My two cocaine experiences scared me – because I liked them way too much. There was something quite wonderful knowing that over the course of just a couple of hours you could easily complete three novel chapters, map out a round-the-world hiking trip, power lift 300 pounds, and then to relax, compose the opening aria of a comic opera starring the rubber-mouthed Clutch Cargo cartoon.
But today, at age 66, those brave-hearted days have long passed. As in passed out. Because that’s exactly what happened to me the last two times I puffed on the Devil’s Lettuce. Most recently smoking with my musically talented brother-in-law in Florida. One minute I was talking to him (incoherent stoner gibberish, I suspect) and the next minute my tongue stopped wagging, my eyes rolled into the back of my head, and my body pitched sideways off the stool I was sitting on. Next thing I knew, my panicked relative was standing over me, helping me get up off the floor.
One bad dope experience could be chalked up to recreational hazard. Two in a row was cause for concern. I did a little semi-scientific research (on the internet, of course) and determined the cause of my blacking out was a chemical reaction between THC, the psychoactive compound in marijuana, and one of my more powerful blood pressure medications, which dramatically slows down my heart rate. In combination, they took me out, like an uppercut to a glass jaw.
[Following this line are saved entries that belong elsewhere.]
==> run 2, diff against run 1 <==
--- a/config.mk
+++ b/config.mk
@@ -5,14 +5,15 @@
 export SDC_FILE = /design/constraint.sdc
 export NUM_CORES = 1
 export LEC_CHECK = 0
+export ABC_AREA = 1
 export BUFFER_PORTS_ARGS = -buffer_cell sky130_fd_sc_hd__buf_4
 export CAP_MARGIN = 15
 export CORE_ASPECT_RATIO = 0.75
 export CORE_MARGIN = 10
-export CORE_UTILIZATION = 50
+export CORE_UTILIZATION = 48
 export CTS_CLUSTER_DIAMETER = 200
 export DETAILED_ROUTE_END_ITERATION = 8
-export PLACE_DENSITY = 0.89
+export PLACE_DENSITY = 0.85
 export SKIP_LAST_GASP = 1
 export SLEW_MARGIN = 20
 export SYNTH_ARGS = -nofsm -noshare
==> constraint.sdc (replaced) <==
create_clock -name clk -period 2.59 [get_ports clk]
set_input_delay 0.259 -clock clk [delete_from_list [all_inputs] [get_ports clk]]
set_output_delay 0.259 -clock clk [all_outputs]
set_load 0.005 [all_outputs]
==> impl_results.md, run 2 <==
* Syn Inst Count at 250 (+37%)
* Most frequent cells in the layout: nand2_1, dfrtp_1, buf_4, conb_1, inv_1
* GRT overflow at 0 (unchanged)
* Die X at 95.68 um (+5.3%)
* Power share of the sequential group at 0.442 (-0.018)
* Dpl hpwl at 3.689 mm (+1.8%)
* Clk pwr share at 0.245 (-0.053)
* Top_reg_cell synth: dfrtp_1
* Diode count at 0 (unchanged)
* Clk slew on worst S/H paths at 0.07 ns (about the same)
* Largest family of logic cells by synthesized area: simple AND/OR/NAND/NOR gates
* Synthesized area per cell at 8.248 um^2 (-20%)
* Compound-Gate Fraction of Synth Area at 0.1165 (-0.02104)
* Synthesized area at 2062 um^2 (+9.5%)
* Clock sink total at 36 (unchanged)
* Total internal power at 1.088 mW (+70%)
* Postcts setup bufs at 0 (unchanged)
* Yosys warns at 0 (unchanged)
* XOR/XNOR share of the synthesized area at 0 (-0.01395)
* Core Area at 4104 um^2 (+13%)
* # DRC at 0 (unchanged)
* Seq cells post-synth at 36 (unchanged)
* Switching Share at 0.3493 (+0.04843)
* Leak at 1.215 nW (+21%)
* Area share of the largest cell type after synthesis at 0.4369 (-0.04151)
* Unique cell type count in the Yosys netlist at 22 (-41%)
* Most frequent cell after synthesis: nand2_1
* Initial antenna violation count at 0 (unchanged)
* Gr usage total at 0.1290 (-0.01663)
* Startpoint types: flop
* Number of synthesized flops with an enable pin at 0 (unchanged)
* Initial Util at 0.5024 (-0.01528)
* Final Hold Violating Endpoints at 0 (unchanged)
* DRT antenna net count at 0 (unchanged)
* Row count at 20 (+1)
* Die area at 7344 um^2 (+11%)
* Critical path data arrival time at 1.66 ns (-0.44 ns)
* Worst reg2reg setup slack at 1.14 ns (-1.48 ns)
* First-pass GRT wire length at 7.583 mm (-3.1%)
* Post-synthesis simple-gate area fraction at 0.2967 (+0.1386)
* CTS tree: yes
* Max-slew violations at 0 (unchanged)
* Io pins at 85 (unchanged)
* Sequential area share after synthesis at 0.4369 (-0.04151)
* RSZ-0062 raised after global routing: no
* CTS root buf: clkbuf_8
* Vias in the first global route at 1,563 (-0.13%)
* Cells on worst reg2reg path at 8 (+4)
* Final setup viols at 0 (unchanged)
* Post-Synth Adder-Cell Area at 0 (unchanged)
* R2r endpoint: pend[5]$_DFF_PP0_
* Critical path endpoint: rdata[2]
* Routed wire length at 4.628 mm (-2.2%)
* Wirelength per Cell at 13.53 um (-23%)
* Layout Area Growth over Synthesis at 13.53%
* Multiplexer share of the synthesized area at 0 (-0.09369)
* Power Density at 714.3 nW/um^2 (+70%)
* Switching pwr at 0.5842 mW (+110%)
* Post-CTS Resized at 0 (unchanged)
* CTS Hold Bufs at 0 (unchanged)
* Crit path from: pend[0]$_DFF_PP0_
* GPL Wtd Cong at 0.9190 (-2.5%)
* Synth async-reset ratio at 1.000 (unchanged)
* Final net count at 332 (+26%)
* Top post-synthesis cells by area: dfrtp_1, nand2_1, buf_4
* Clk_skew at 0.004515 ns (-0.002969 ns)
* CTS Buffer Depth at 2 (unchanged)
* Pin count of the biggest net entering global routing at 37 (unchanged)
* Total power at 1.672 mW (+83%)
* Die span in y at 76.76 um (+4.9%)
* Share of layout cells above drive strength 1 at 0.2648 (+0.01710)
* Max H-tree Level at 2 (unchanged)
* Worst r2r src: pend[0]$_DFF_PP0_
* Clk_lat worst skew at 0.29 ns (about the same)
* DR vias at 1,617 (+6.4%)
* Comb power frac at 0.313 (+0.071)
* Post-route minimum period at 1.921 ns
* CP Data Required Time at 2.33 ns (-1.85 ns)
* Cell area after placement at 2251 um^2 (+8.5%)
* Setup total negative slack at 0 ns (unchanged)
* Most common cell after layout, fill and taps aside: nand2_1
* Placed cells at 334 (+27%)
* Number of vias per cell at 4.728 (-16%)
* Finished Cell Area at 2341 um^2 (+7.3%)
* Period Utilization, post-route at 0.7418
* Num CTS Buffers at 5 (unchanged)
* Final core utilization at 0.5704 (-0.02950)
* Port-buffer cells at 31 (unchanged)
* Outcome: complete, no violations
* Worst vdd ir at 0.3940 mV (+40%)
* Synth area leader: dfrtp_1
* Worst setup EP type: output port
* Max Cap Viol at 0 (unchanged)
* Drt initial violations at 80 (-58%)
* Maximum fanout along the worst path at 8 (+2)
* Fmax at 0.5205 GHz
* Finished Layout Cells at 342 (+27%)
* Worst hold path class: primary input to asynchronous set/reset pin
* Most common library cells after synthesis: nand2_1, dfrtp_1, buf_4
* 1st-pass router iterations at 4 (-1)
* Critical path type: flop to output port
So now I’m a drug-free citizen (well, save for all the medications I take for high blood pressure and high cholesterol, a daily aspirin for clot-free blood, the occasional sleeping pill, and regular doses of ibuprofen for old-person’s aches and pains). Oh yeah, I almost forgot, I still drink alcohol – a glass or two of wine every night. And occasionally, three fingers of good Kentucky bourbon on the rocks. Or a refreshing gin and tonic on a hot, sultry summer evening.
Okay, I’m not a saint. Maybe not even drug free. Just an older guy trying to soften some of life’s harder edges. But for the most part, I’m just high on life.